Born in Hevia, Siero, Asturias, Fidalgo joined Real Madrid's La Fábrica in 2012, from Sporting de Gijón. On 21 June 2016, after finishing his formation, he was loaned to Segunda División B side CF Rayo Majadahonda for the season.

Fidalgo made his senior debut on 20 August 2016, starting in a 0–0 draw against Sestao River Club.

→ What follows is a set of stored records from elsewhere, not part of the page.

Background: an optimization exercise with open tools, aiming at small area. Do not read the settings as production practice.
Only simulation tests tie the RTL to the original design; equivalence was not proved.

### config.mk
export PLATFORM = sky130hd
export DESIGN_NAME = cordic
export DESIGN_NICKNAME = cordic
export VERILOG_FILES = /design/flow/design.v
export SDC_FILE = /design/flow/constraint.sdc
export NUM_CORES = 4
export LEC_CHECK = 0
export CAP_MARGIN = 20
export CORE_MARGIN = 2
export CORE_UTILIZATION = 40
export SLEW_MARGIN = 20
### constraint.sdc
create_clock -name core_clock -period 10.0 [get_ports {clk}]
set_input_delay 2.0000 -clock core_clock [delete_from_list [all_inputs] [get_ports {clk}]]
set_output_delay 2.0000 -clock core_clock [all_outputs]
set_load 0.01 [all_outputs]
Context: an optimization exercise on an open-source flow, tuned for small area, a short achievable clock period and few clock cycles. The choices shown serve that exercise and are no tape-out recipe. Function was checked by simulation only, so behaviour that the tests miss may differ from the original. No driver is modelled on the clock port, so clocking that relies on it looks cheaper here than on a real chip.

Design RISC_V, start of the top module:
module RISC_V(clk, rst, mem_addr, mem_wdata, mem_we, mem_rdata);
Size: roughly 1,400 cells after synthesis, roughly 200 flip-flops, ~51 I/O pins.
Settings: LEC_CHECK=0, ABC_AREA=1, CAP_MARGIN=20, CORE_MARGIN=2, CORE_UTILIZATION=40, SETUP_SLACK_MARGIN=4.4, SLEW_MARGIN=20; clock period 8.0 ns.
standard.sh (not shown) runs the stock make flow with config.mk's settings and CLKGATE_MAP_FILE= SYNTH_SCRIPT=/design/flow/synth_recipe.tcl, a recipe that flattens the netlist after the stock synthesis.
==> flow/flow/run.sh <==
#!/bin/bash
# The standard layout (standard.sh) with these changes:
# - synthesis leaves adders to ABC instead of mapping them onto the
#   library's full/half-adder cells (ADDER_MAP_FILE empty); the registers
#   are the standard synthesis's;
# - adders' carry logic is yosys's own (SYNTH_OPERATIONS_ARGS replaces the
#   Kogge-Stone extra map that ORFS adds by default);
# - plain buffers on the ports (buffer_ports otherwise picks delay cells);
# - after the post-CTS timing repair, a downsizing pass (flow/area_recover.tcl)
#   that keeps the setup slack at or above SETUP_SLACK_MARGIN.
# Full tool output goes to standard.log.
set -e
export FLOW_FLOW_DIR=$PWD/flow
export ADDER_MAP_FILE=
export SYNTH_OPERATIONS_ARGS=-noshare
export BUFFER_PORTS_ARGS="-buffer_cell sky130_fd_sc_hd__buf_1"
export POST_CTS_TCL=$FLOW_FLOW_DIR/post_cts.tcl
bash standard.sh > standard.log 2>&1
==> flow/flow/post_cts.tcl <==
# After CTS and its timing repair: give back the drive strength that repair
# added where the setup slack stays at or above the repair margin (two
# passes, as one downsizing can make room for another), then legalize the
# placement again.
source $::env(FLOW_FLOW_DIR)/area_recover.tcl
area_recover $::env(SETUP_SLACK_MARGIN)
area_recover $::env(SETUP_SLACK_MARGIN)
detailed_placement
check_placement -verbose
Other scripts of this flow, unchanged in this note and not shown: flow/flow/area_recover.tcl
The baseline ran to the end with no violations.
Testbench counts at the start, summed over its fixed seeds: cycles 40,390.
What follows belongs to an exercise in optimizing a design on an open flow for small area; a production flow would make more cautious choices.
Only simulation tests tie the RTL to the original design; equivalence was not proved.
No activity file was given, so power comes from the tool's default toggle rates.

## flow/flow/run.sh

```bash
#!/bin/bash
# Own layout flow: the standard ORFS flow (standard.sh, all steps), with
#  - every input and output port buffered by the smallest buffer, buf_1,
#    instead of the flow's default port buffer cell;
#  - the clock tree built from clkbuf_16 clusters of up to 28 sinks, without
#    dummy loads, under a clkbuf_8 root buffer;
#  - timing-driven global placement that sizes and buffers nets once, at 30%
#    overflow, instead of at the flow's default overflow levels.
# Each ORFS step writes its full log under orfs/logs/; make's own output goes
# to make_finish.log in this folder.
set -euo pipefail
export BUFFER_PORTS_ARGS="-buffer_cell sky130_fd_sc_hd__buf_1"
export CTS_ARGS="-sink_clustering_enable -repair_clock_nets -dont_use_dummy_load -buf_list sky130_fd_sc_hd__clkbuf_16 -sink_clustering_size 28 -sink_clustering_max_diameter 90 -root_buf sky130_fd_sc_hd__clkbuf_8"
export GLOBAL_PLACEMENT_ARGS="-timing_driven_net_reweight_overflow {30}"
bash standard.sh > make_finish.log 2>&1
```

## flow/standard.sh

```bash
#!/bin/bash
# synth_recipe.tcl (not shown) runs the flow's synth.tcl, then flattens the netlist and writes it again
# the make line also repeats each setting of config.mk as NAME=value (left out here)
make -C /OpenROAD-flow-scripts/flow DESIGN_CONFIG=/design/flow/config.mk WORK_HOME=/design/flow/orfs CLKGATE_MAP_FILE= SYNTH_SCRIPT=/design/flow/synth_recipe.tcl "${@:-finish}"
```

## flow/config.mk

```make
export PLATFORM = sky130hd
export DESIGN_NAME = riscv
export DESIGN_NICKNAME = riscv
export VERILOG_FILES = /design/flow/design.v
export SDC_FILE = /design/flow/constraint.sdc
export NUM_CORES = 8
export LEC_CHECK = 0
export CAP_MARGIN = 10
export CORE_MARGIN = 2
export CORE_UTILIZATION = 48.0
export PLACE_DENSITY = 0.68
export SLEW_MARGIN = 10
export SYNTH_HIERARCHICAL = 1
```

## flow/constraint.sdc

```tcl
create_clock -name core_clock -period 15.0 [get_ports {clk}]
set_input_delay 3.0000 -clock core_clock [delete_from_list [all_inputs] [get_ports {clk}]]
set_output_delay 3.0000 -clock core_clock [all_outputs]
set_load 0.01 [all_outputs]
```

In July 2017, after being a regular starter, he returned to his parent club and was assigned to the reserves also in the third division.

Fidalgo made his first team debut for Real Madrid on 6 December 2018, coming on as a late substitute for Vinícius Júnior in a 6–1 home routing of UD Melilla, for the season's Copa del Rey. For the 2019–20 season, he was named team captain of Raúl's Castilla.

===Castellón===
On 25 August 2020, Fidalgo signed a three-year deal with Segunda División newcomers CD Castellón. He made his professional debut on 12 September, coming on as a second-half substitute for Jorge Fernández in a 2–1 away win against SD Ponferradina.

===Club América===
On 1 February 2021, despite featuring regularly at Castellón, Fidalgo joined Mexican club América on a season-long loan. On 2 June 2021, Club América confirmed the permanent signing of Fidalgo. During his time with the club, he helped the team secure three league championships.

=== Betis ===
On 1 February 2026, Fidalgo returned to Spain to join Real Betis.

==International career==
In February 2026, FIFA approved Fidalgo's request to switch his international allegiance to Mexico, having previously represented Spain at youth level. The following month, Javier Aguirre called him up and made his senior debut on 28 March in a friendly against Portugal.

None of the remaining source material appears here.